HOW TO COMPLETE THIS TASK – Going through the entries below, copy out each line that contains "constraint".

PROVIDED ENTRIES –
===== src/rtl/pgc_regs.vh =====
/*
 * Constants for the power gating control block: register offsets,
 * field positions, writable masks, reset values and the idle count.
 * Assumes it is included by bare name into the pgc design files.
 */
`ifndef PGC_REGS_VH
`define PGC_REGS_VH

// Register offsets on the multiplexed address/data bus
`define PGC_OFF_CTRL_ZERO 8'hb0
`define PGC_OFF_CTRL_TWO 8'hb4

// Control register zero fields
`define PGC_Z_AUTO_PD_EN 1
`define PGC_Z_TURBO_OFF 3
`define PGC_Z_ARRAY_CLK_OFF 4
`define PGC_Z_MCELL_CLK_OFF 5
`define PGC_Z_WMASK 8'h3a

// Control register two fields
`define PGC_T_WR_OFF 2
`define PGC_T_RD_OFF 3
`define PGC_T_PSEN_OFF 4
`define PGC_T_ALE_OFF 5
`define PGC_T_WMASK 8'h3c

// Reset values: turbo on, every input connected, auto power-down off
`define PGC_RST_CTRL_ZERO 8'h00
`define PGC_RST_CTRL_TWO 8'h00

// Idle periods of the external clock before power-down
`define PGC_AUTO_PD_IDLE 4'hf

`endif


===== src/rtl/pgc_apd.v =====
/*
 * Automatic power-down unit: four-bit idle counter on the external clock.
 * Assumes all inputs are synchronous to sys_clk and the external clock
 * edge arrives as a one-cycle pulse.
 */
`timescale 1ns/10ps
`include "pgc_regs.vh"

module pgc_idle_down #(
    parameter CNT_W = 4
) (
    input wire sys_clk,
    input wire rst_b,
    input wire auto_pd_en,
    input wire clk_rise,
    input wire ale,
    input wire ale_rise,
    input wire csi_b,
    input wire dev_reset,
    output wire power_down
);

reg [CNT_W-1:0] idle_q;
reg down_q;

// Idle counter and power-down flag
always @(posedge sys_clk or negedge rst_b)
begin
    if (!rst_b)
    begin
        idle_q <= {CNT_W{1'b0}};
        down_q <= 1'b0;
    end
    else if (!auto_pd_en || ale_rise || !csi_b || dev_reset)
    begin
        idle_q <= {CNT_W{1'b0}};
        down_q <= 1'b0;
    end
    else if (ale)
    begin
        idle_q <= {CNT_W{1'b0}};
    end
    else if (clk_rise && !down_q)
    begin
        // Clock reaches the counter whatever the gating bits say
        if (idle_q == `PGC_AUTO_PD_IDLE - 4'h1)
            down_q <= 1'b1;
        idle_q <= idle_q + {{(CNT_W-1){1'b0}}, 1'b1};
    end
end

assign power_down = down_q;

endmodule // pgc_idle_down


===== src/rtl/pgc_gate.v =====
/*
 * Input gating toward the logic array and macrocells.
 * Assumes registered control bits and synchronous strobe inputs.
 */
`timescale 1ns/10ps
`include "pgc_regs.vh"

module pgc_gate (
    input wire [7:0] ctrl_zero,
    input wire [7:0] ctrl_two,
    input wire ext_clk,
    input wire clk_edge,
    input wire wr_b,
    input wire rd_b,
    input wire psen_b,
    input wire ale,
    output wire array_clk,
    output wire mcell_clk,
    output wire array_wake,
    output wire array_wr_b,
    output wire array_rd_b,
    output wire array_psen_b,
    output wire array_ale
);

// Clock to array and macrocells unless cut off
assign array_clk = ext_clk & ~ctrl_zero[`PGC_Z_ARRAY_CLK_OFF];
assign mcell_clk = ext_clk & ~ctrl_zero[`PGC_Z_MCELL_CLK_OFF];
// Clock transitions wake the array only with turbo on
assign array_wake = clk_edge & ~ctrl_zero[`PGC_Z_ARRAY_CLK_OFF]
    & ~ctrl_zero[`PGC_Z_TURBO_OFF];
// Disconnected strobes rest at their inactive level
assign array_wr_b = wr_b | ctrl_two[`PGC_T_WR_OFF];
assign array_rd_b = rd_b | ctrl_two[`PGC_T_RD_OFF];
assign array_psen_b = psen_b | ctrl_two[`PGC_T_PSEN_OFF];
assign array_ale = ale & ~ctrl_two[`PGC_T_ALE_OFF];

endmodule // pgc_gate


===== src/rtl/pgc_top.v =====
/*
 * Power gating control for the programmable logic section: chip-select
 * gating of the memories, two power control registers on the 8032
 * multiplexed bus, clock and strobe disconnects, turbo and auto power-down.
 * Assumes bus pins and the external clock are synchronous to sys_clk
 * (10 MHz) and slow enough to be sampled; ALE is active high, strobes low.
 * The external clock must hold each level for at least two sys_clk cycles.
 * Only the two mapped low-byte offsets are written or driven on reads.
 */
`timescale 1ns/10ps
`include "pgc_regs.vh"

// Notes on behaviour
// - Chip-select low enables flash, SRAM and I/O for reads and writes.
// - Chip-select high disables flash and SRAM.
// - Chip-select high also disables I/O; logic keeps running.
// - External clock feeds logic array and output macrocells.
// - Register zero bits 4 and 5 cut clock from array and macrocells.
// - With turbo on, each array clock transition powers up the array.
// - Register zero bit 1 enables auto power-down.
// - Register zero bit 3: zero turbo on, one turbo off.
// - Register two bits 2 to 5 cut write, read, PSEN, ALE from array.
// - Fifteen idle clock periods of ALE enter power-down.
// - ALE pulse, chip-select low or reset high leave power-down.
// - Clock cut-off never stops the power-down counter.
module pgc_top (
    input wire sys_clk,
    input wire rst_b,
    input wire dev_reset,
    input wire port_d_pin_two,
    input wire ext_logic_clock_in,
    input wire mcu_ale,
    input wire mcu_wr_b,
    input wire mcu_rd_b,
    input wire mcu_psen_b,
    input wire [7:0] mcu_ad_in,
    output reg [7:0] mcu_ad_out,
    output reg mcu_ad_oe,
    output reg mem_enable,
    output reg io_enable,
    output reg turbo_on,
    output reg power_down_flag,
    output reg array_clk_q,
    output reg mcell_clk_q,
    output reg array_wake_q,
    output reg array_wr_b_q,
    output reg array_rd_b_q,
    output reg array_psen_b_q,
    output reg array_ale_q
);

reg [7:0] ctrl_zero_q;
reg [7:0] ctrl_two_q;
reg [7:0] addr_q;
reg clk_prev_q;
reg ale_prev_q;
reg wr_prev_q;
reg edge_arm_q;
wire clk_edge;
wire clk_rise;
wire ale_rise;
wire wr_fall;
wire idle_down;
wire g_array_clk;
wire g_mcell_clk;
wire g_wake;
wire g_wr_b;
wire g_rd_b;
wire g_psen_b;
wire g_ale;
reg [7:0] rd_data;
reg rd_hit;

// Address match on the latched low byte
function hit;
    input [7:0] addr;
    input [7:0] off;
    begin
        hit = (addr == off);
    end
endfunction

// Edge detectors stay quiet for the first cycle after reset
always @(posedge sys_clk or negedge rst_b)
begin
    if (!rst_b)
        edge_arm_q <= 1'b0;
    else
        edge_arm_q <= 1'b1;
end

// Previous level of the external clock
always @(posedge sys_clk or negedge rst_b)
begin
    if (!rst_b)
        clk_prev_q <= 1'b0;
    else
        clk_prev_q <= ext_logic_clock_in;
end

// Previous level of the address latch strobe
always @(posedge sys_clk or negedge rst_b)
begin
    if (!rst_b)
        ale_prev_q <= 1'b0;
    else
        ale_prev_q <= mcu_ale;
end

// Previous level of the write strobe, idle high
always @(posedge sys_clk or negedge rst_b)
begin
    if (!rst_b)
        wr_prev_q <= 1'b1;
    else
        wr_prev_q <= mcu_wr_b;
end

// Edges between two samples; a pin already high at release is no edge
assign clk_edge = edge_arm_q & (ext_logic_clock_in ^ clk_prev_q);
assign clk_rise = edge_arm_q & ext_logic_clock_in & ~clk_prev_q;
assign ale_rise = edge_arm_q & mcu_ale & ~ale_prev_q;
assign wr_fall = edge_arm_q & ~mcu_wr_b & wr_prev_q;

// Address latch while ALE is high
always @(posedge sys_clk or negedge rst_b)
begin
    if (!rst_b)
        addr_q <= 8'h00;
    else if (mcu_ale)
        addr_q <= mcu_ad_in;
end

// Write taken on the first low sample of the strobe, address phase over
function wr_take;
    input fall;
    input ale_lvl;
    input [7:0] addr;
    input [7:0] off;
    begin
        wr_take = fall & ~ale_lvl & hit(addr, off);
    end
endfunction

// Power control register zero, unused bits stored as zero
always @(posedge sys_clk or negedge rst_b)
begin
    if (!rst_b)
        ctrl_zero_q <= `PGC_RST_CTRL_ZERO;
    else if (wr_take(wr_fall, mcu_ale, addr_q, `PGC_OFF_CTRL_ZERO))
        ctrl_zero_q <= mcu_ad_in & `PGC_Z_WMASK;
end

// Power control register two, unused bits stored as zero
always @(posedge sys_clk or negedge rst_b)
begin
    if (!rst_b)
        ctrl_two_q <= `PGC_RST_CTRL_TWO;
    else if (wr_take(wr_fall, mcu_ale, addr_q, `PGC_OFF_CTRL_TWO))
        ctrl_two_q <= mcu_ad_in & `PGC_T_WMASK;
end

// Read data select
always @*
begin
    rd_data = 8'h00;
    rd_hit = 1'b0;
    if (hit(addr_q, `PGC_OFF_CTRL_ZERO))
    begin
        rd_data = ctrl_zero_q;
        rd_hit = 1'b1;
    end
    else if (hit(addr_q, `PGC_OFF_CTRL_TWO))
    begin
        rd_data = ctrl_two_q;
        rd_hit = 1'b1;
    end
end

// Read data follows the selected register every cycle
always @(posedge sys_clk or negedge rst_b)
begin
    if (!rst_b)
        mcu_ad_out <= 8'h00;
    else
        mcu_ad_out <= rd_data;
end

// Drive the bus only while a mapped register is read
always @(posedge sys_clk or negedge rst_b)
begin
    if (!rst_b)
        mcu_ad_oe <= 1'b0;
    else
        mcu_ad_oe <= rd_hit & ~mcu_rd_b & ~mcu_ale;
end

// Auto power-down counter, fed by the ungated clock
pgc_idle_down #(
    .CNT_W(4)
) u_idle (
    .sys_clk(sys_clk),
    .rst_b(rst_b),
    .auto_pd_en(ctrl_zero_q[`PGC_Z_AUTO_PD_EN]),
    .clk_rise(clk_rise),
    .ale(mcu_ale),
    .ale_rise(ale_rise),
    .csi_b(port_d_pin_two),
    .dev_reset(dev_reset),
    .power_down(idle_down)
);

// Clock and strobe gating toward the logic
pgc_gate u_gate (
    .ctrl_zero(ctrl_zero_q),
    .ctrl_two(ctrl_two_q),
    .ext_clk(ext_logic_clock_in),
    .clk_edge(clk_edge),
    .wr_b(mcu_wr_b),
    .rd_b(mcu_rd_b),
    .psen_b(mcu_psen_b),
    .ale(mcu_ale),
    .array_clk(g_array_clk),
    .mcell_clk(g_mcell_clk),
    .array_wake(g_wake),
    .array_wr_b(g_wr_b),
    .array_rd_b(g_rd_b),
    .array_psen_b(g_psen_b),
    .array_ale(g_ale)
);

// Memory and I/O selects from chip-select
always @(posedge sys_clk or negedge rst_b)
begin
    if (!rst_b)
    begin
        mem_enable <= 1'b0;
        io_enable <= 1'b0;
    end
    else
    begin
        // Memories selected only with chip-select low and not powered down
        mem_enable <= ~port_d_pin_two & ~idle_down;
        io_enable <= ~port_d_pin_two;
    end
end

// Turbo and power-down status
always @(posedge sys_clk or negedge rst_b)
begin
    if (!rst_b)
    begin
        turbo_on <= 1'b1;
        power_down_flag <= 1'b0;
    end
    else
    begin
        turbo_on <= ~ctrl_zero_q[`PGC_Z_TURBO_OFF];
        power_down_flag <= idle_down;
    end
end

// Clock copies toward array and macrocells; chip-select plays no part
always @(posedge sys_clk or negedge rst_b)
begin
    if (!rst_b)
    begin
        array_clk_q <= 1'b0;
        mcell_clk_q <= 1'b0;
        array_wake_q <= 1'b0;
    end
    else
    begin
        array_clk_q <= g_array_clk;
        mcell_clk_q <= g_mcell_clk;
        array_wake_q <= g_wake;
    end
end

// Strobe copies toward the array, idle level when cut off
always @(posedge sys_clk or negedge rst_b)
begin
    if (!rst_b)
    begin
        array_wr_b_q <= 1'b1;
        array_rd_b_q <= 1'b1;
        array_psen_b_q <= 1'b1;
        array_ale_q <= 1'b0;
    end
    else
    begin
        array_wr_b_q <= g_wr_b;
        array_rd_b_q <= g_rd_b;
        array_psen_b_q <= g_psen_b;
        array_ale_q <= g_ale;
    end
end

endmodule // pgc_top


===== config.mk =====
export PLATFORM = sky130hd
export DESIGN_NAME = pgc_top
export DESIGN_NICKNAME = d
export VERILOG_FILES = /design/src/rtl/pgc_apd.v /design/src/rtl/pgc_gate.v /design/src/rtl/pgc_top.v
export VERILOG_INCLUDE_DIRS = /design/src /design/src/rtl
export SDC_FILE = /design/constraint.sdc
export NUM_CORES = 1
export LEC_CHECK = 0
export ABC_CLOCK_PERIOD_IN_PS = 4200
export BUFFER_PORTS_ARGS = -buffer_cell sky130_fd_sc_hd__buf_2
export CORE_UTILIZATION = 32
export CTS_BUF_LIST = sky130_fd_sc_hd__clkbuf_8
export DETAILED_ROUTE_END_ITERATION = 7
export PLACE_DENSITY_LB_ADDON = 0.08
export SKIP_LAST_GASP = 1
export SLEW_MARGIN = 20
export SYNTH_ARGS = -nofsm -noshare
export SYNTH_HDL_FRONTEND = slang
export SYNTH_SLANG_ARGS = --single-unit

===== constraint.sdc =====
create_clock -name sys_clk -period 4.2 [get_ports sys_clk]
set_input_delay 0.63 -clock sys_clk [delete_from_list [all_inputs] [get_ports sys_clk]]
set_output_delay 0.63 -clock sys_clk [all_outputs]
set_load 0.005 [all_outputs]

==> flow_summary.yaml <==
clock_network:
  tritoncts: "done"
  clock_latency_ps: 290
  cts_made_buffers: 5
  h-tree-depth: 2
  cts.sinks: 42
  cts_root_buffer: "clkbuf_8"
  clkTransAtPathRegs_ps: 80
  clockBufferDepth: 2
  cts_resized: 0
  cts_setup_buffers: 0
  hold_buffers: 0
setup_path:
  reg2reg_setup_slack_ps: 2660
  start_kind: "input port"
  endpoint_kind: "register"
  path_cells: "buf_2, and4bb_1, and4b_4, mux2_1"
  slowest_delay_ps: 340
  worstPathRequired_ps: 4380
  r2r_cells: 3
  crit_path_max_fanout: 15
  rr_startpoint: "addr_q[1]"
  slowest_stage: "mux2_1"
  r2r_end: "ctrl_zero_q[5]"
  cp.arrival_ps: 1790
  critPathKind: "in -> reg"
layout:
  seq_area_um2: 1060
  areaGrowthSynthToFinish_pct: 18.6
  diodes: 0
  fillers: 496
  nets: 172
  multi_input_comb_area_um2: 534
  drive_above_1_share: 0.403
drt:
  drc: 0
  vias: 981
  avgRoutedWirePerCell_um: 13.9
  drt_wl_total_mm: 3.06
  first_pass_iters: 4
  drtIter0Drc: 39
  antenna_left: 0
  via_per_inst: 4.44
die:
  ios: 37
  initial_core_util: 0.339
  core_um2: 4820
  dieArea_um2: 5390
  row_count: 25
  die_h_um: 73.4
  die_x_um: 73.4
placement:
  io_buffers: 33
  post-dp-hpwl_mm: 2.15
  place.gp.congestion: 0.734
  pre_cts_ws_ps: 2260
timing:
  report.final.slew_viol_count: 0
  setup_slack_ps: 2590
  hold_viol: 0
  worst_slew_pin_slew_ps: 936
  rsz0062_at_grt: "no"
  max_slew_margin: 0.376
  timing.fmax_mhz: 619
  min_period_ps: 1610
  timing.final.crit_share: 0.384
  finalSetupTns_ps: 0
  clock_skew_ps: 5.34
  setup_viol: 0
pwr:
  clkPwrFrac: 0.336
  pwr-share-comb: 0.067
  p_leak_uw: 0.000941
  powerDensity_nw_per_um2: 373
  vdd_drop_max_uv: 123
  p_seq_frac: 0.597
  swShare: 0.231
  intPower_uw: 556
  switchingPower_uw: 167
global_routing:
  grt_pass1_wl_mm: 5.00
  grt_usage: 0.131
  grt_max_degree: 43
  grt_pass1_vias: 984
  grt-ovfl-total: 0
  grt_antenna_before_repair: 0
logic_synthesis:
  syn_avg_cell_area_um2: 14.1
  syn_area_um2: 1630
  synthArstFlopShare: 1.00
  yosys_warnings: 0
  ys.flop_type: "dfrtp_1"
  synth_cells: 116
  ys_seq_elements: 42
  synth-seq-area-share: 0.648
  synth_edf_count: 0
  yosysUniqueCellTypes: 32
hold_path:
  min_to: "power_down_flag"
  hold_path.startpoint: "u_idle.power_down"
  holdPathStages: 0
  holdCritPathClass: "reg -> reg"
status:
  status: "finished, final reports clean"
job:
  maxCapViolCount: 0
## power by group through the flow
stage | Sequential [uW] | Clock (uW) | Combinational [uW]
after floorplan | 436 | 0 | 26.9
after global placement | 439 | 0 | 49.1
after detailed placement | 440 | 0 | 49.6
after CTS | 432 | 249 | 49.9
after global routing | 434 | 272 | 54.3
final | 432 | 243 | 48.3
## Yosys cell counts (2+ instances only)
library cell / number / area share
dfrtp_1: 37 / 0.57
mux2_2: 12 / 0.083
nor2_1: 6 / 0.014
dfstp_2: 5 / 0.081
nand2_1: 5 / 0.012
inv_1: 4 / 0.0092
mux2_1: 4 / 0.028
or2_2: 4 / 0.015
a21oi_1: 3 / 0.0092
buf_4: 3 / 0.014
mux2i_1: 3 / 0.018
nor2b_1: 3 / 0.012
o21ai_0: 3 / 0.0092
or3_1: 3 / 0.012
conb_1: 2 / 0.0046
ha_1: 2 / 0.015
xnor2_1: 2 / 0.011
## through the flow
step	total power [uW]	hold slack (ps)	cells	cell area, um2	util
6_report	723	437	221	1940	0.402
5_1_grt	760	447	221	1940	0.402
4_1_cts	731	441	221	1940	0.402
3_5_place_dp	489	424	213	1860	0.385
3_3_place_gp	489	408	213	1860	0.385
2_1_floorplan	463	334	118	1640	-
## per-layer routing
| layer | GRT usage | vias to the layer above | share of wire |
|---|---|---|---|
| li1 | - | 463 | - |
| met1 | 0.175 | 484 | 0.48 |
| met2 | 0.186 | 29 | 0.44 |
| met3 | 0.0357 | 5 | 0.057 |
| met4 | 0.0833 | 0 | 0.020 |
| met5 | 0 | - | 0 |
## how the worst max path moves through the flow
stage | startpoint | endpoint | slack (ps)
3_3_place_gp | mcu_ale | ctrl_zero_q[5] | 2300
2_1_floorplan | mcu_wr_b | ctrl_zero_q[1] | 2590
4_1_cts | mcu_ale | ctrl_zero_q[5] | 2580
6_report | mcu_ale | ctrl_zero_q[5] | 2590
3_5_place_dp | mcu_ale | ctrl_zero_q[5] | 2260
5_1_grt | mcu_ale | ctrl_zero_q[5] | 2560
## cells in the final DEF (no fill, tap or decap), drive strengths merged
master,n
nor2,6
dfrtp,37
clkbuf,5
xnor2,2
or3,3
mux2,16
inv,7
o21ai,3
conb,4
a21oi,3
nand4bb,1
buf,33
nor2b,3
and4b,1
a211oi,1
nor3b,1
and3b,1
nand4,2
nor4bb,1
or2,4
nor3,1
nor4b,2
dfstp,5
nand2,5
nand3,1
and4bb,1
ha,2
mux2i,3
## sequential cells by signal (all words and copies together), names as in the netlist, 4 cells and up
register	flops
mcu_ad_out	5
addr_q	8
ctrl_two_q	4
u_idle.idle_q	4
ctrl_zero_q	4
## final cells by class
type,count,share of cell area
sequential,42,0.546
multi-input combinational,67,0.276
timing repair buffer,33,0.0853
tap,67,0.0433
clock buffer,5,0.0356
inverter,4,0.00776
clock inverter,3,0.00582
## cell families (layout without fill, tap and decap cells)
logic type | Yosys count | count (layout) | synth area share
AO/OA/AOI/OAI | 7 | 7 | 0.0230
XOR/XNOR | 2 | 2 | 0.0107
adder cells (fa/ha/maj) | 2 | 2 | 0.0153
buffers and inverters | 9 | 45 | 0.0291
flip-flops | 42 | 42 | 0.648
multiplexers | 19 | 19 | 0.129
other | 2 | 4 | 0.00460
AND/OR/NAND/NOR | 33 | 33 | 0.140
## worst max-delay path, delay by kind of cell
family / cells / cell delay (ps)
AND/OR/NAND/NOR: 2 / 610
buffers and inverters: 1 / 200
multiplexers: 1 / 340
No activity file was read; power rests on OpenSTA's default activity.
* * *
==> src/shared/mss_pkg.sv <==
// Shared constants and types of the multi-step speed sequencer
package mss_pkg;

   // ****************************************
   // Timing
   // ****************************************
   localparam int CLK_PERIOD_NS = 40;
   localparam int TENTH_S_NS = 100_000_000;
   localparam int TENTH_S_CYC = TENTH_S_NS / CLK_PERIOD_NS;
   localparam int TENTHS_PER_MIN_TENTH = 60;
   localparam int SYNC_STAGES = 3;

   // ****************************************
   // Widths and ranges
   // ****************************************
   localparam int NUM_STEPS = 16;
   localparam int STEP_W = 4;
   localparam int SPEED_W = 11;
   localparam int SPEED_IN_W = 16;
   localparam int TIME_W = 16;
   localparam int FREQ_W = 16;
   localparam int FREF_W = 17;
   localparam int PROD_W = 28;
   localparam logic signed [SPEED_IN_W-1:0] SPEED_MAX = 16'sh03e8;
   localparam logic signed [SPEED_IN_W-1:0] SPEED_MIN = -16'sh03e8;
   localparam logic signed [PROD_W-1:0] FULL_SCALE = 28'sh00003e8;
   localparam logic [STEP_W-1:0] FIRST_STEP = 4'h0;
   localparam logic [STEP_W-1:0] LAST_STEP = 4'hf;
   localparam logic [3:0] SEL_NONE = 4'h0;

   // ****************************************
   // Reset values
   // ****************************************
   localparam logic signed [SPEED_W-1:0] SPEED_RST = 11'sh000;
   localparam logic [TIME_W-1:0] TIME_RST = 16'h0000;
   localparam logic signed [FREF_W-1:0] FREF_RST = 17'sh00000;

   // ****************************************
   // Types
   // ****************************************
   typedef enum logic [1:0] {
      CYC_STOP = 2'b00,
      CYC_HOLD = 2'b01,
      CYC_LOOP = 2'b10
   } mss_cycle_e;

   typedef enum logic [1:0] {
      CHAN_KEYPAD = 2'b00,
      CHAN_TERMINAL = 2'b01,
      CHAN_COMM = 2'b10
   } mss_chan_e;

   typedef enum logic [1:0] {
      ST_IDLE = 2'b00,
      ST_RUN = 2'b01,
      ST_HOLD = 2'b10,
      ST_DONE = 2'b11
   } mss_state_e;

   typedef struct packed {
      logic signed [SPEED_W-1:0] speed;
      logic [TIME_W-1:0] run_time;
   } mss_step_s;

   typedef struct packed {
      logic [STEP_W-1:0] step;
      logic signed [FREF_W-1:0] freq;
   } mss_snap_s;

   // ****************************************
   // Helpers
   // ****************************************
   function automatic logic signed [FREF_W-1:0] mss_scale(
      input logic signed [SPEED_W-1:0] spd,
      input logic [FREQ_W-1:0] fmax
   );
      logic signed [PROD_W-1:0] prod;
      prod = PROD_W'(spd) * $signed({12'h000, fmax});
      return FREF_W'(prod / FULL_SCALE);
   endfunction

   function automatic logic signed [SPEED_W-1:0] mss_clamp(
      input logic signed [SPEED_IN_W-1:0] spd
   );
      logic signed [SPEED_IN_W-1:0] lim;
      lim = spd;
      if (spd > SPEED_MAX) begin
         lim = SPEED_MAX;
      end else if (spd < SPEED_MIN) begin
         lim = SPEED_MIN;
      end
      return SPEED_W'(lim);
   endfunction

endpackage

RESPONSE AREA –
export SDC_FILE = /design/constraint.sdc
===== constraint.sdc =====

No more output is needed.